### How to complete this task
Every line containing "asynchronous" should be identified and copied from the data below.

### Data records
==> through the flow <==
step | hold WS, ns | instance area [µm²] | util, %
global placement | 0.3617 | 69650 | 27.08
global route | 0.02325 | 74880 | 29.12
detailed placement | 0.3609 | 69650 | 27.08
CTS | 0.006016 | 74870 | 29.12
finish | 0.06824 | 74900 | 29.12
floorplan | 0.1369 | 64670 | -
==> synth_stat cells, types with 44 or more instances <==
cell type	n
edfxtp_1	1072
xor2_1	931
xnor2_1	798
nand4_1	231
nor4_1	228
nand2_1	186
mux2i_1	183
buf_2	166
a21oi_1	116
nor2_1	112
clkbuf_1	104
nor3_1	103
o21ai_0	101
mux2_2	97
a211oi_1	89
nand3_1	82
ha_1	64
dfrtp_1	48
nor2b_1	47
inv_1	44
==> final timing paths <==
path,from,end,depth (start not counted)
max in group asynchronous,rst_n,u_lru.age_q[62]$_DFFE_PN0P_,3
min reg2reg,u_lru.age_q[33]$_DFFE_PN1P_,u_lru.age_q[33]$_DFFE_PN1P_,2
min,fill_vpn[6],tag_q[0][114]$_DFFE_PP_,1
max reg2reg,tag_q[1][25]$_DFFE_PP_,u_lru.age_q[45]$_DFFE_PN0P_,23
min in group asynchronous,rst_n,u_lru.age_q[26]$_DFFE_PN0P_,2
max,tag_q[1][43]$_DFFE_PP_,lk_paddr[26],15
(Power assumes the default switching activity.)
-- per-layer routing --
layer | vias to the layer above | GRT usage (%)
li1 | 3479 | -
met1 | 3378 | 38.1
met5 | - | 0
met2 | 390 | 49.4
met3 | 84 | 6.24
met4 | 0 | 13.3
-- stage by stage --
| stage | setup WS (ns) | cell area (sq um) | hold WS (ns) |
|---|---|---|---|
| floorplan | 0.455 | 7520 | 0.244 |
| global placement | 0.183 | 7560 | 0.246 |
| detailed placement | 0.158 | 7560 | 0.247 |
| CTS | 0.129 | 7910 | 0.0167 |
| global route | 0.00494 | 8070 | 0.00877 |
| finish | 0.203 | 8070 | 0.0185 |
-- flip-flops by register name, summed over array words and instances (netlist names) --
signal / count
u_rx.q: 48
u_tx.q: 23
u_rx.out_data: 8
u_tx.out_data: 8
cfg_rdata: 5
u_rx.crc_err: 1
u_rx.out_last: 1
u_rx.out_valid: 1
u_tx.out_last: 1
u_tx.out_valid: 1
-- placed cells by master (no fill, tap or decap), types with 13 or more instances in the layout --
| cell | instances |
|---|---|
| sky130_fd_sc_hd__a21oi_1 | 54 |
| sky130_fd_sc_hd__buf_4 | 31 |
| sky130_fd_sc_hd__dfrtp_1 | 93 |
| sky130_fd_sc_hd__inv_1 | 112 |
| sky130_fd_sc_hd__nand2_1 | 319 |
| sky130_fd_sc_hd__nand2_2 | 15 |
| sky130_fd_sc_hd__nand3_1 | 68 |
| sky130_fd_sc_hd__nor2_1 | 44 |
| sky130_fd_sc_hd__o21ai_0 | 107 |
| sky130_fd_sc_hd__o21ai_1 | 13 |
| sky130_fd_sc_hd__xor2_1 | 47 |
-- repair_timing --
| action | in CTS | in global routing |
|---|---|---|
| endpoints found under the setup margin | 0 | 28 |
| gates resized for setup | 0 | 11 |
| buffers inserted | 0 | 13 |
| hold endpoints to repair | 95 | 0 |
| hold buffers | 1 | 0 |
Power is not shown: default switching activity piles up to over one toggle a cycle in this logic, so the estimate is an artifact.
--
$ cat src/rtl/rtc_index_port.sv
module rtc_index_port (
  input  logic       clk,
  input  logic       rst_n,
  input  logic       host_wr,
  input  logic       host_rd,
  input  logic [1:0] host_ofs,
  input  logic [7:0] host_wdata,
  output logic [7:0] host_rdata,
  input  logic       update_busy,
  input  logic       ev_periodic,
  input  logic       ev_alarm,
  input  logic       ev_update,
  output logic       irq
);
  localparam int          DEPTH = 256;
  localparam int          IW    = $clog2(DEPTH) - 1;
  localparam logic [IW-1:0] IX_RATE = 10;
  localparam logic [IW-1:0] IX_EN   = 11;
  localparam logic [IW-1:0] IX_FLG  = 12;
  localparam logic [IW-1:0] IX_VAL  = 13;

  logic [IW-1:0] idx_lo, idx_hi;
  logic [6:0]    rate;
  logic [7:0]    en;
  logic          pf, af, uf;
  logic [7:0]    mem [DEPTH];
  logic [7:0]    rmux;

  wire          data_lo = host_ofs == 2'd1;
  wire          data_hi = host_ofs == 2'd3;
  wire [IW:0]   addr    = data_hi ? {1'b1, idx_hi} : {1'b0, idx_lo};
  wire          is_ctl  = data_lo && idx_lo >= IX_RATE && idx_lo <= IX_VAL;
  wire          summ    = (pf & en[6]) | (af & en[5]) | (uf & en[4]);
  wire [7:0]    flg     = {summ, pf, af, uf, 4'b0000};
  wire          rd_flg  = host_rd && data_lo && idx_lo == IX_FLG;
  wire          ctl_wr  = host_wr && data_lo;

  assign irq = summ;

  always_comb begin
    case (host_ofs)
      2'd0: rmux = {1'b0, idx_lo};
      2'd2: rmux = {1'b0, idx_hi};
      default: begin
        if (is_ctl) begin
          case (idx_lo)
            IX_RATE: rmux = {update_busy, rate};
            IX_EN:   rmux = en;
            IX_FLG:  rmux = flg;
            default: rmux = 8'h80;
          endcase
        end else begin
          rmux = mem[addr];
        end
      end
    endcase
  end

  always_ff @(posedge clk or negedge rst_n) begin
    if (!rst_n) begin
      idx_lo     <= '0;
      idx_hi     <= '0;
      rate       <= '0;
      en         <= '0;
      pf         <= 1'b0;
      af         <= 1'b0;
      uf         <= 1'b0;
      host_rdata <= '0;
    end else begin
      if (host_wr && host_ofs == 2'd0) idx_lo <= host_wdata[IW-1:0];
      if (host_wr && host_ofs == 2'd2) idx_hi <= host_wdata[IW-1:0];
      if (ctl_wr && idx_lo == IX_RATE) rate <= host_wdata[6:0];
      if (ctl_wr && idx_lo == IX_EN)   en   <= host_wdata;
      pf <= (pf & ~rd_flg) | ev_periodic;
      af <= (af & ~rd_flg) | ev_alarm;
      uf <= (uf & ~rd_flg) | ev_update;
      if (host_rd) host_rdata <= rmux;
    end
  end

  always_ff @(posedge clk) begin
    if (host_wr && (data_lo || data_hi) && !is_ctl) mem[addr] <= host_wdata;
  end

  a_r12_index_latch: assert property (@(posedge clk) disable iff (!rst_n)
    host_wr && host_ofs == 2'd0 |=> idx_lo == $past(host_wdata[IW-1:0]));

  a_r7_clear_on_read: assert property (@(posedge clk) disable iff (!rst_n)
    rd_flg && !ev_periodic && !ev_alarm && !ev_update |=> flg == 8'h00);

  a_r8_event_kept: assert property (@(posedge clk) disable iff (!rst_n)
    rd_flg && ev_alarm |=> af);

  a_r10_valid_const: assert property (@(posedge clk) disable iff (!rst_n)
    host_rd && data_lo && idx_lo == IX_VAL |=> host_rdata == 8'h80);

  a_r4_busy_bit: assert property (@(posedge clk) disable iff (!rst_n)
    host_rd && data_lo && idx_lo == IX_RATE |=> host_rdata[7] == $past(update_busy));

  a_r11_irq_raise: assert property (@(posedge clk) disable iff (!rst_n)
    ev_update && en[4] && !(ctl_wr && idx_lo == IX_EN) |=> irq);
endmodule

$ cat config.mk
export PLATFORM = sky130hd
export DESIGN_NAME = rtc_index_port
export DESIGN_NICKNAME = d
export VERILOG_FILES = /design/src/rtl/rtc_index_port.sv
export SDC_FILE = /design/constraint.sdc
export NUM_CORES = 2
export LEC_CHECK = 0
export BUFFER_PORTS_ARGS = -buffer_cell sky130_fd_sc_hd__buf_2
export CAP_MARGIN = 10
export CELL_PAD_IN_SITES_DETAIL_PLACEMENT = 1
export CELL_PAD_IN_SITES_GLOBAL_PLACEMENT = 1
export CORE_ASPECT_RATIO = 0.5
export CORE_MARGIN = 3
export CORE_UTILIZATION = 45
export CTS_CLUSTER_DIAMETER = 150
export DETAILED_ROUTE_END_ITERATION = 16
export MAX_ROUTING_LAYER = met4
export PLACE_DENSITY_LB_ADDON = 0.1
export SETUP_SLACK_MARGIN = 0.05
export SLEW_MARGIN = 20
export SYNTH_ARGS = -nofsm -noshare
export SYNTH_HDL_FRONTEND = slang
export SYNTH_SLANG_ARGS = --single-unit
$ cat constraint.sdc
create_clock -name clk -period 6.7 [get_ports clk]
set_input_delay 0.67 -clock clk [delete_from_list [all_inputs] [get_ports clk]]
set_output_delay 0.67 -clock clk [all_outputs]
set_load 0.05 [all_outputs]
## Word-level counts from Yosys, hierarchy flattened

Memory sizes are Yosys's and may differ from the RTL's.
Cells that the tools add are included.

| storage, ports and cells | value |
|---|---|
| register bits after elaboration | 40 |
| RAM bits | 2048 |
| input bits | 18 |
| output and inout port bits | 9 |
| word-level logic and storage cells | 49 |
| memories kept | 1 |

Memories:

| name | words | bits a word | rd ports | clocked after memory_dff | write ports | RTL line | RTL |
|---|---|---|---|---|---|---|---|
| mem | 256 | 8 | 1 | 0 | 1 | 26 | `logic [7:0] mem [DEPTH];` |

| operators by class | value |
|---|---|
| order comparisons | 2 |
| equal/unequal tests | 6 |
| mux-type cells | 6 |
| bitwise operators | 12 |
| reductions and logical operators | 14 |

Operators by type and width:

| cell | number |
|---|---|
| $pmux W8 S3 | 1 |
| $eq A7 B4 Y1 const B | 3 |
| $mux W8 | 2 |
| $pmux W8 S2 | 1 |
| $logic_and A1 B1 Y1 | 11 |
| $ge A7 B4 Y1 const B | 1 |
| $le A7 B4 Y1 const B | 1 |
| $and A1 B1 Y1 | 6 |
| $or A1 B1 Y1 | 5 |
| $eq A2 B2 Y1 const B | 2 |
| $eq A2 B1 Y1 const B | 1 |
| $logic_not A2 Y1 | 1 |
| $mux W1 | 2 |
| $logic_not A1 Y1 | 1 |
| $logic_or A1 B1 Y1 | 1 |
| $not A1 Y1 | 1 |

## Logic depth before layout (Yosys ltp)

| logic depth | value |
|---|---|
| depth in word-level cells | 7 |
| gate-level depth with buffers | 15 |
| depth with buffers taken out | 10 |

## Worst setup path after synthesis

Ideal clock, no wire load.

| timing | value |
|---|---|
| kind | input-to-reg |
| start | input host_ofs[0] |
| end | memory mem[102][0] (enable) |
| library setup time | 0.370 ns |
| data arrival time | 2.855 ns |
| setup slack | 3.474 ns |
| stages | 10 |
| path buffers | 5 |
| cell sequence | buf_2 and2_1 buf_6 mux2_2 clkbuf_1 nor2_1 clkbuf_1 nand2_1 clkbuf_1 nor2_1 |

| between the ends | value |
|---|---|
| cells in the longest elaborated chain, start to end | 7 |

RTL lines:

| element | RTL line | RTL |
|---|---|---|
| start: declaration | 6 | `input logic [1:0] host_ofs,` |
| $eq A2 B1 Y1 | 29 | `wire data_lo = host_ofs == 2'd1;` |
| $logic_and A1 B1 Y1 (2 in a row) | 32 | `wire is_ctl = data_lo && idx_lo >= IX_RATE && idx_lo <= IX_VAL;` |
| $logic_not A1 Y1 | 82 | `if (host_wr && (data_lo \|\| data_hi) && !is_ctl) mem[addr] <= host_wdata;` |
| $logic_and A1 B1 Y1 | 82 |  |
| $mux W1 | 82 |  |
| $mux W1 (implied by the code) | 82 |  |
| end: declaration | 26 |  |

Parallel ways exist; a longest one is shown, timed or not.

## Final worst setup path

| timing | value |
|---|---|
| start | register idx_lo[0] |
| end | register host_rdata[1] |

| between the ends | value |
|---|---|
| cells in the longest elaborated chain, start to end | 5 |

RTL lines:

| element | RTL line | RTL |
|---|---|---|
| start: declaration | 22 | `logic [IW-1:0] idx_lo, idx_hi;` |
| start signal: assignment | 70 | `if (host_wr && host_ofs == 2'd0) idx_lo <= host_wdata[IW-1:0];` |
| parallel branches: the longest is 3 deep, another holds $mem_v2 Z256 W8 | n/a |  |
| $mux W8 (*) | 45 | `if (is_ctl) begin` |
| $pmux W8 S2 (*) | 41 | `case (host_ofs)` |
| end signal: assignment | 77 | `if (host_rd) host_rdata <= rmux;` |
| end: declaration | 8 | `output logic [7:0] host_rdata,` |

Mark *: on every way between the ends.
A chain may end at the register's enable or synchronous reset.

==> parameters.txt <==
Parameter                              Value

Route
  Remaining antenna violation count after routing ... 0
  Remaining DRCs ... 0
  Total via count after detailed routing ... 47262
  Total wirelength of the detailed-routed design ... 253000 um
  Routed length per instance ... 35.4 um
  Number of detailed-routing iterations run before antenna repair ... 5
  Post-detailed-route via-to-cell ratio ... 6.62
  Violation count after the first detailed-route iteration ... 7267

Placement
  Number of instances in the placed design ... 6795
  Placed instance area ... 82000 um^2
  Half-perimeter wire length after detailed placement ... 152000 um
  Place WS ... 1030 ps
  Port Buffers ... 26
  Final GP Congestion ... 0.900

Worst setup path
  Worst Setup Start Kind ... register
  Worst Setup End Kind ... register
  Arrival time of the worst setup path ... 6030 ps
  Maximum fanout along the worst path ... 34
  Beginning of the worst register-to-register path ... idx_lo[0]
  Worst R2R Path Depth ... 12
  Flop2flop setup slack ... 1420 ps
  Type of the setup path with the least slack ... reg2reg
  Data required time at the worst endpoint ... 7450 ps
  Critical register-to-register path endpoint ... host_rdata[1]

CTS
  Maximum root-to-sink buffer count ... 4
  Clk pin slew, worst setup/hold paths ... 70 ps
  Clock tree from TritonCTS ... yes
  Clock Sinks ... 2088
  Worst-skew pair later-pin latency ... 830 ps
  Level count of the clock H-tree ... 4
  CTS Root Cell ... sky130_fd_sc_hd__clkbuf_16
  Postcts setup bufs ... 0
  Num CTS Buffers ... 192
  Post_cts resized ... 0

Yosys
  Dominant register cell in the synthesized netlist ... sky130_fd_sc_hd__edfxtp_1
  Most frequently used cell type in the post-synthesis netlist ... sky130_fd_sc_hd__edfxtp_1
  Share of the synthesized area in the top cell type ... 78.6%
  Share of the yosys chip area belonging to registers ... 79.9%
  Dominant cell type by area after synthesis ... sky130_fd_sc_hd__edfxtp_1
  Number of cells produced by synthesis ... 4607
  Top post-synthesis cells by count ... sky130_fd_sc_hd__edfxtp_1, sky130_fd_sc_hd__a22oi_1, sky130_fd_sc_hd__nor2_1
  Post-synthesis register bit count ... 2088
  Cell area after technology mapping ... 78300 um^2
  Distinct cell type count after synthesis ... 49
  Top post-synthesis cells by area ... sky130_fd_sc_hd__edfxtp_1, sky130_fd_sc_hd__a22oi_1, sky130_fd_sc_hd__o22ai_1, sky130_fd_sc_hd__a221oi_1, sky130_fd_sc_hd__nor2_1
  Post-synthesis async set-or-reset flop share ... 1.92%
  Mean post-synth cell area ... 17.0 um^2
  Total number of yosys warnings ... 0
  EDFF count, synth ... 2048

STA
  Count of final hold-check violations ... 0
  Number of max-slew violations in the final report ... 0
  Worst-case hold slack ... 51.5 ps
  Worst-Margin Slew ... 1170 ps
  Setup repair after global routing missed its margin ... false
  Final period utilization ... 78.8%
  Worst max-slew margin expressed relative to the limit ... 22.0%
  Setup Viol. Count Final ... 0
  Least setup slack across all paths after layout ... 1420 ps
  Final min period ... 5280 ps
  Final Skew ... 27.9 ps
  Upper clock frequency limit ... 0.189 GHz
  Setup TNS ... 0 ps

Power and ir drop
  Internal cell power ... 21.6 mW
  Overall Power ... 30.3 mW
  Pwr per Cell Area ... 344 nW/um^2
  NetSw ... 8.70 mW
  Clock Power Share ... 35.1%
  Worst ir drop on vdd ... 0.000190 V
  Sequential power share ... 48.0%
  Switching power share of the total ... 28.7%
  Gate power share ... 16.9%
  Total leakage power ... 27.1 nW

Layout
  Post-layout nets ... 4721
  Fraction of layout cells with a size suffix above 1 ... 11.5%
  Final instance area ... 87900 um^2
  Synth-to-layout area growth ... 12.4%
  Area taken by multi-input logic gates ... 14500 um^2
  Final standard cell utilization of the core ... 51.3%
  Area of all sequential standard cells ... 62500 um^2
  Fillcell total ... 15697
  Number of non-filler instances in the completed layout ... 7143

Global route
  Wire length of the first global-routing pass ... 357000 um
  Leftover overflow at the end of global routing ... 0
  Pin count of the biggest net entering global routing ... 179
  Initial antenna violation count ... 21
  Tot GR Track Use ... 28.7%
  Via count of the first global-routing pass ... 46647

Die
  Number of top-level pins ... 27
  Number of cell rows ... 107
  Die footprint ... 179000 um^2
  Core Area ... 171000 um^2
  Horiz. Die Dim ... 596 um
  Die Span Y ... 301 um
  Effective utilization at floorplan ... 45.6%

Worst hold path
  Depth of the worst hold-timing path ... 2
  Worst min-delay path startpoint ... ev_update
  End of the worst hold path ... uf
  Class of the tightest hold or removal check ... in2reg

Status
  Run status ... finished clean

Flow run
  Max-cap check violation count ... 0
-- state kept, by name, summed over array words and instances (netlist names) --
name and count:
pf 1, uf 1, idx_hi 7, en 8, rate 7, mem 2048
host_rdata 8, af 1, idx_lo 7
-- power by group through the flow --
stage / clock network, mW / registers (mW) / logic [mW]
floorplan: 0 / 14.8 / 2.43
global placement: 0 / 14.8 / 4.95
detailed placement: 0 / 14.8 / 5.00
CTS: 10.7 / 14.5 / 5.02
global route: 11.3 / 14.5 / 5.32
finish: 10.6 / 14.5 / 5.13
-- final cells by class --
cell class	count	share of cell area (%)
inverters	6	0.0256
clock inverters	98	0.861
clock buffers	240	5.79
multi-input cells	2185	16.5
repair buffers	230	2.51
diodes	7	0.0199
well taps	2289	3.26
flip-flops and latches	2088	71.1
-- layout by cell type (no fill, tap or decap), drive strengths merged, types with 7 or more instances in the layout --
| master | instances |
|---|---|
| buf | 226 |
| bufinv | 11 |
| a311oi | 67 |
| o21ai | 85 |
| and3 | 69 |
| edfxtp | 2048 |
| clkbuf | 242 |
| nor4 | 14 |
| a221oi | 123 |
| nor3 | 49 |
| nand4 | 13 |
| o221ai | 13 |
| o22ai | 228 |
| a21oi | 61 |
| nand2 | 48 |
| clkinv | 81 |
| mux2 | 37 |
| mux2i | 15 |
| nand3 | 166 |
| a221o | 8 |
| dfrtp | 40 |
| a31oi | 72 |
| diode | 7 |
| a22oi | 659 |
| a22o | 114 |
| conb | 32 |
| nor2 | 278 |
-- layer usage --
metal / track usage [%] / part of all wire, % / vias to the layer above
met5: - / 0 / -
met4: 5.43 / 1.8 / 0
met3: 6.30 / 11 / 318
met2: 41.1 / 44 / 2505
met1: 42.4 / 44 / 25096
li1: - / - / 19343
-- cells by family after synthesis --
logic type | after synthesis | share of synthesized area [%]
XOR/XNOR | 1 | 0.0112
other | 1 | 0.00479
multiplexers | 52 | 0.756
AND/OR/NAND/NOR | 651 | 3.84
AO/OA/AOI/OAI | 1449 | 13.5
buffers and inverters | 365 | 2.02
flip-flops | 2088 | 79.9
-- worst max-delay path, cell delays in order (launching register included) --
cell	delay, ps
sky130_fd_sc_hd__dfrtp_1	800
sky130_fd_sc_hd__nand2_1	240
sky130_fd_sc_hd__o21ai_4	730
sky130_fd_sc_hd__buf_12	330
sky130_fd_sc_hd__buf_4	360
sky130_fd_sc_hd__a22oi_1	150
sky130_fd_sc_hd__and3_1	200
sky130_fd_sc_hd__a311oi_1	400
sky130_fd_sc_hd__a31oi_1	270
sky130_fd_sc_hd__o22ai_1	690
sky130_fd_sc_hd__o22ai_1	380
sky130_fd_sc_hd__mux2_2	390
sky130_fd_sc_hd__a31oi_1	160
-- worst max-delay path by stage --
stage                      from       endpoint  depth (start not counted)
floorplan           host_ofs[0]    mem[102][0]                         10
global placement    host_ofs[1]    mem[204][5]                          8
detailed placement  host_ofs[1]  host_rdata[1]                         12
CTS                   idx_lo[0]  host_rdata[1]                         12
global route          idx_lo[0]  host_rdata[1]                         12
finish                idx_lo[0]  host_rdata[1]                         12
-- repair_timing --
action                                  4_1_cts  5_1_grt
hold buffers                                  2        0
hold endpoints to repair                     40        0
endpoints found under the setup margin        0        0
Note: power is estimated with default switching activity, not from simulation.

### Finished exercise
max in group asynchronous,rst_n,u_lru.age_q[62]$_DFFE_PN0P_,3
min in group asynchronous,rst_n,u_lru.age_q[26]$_DFFE_PN0P_,2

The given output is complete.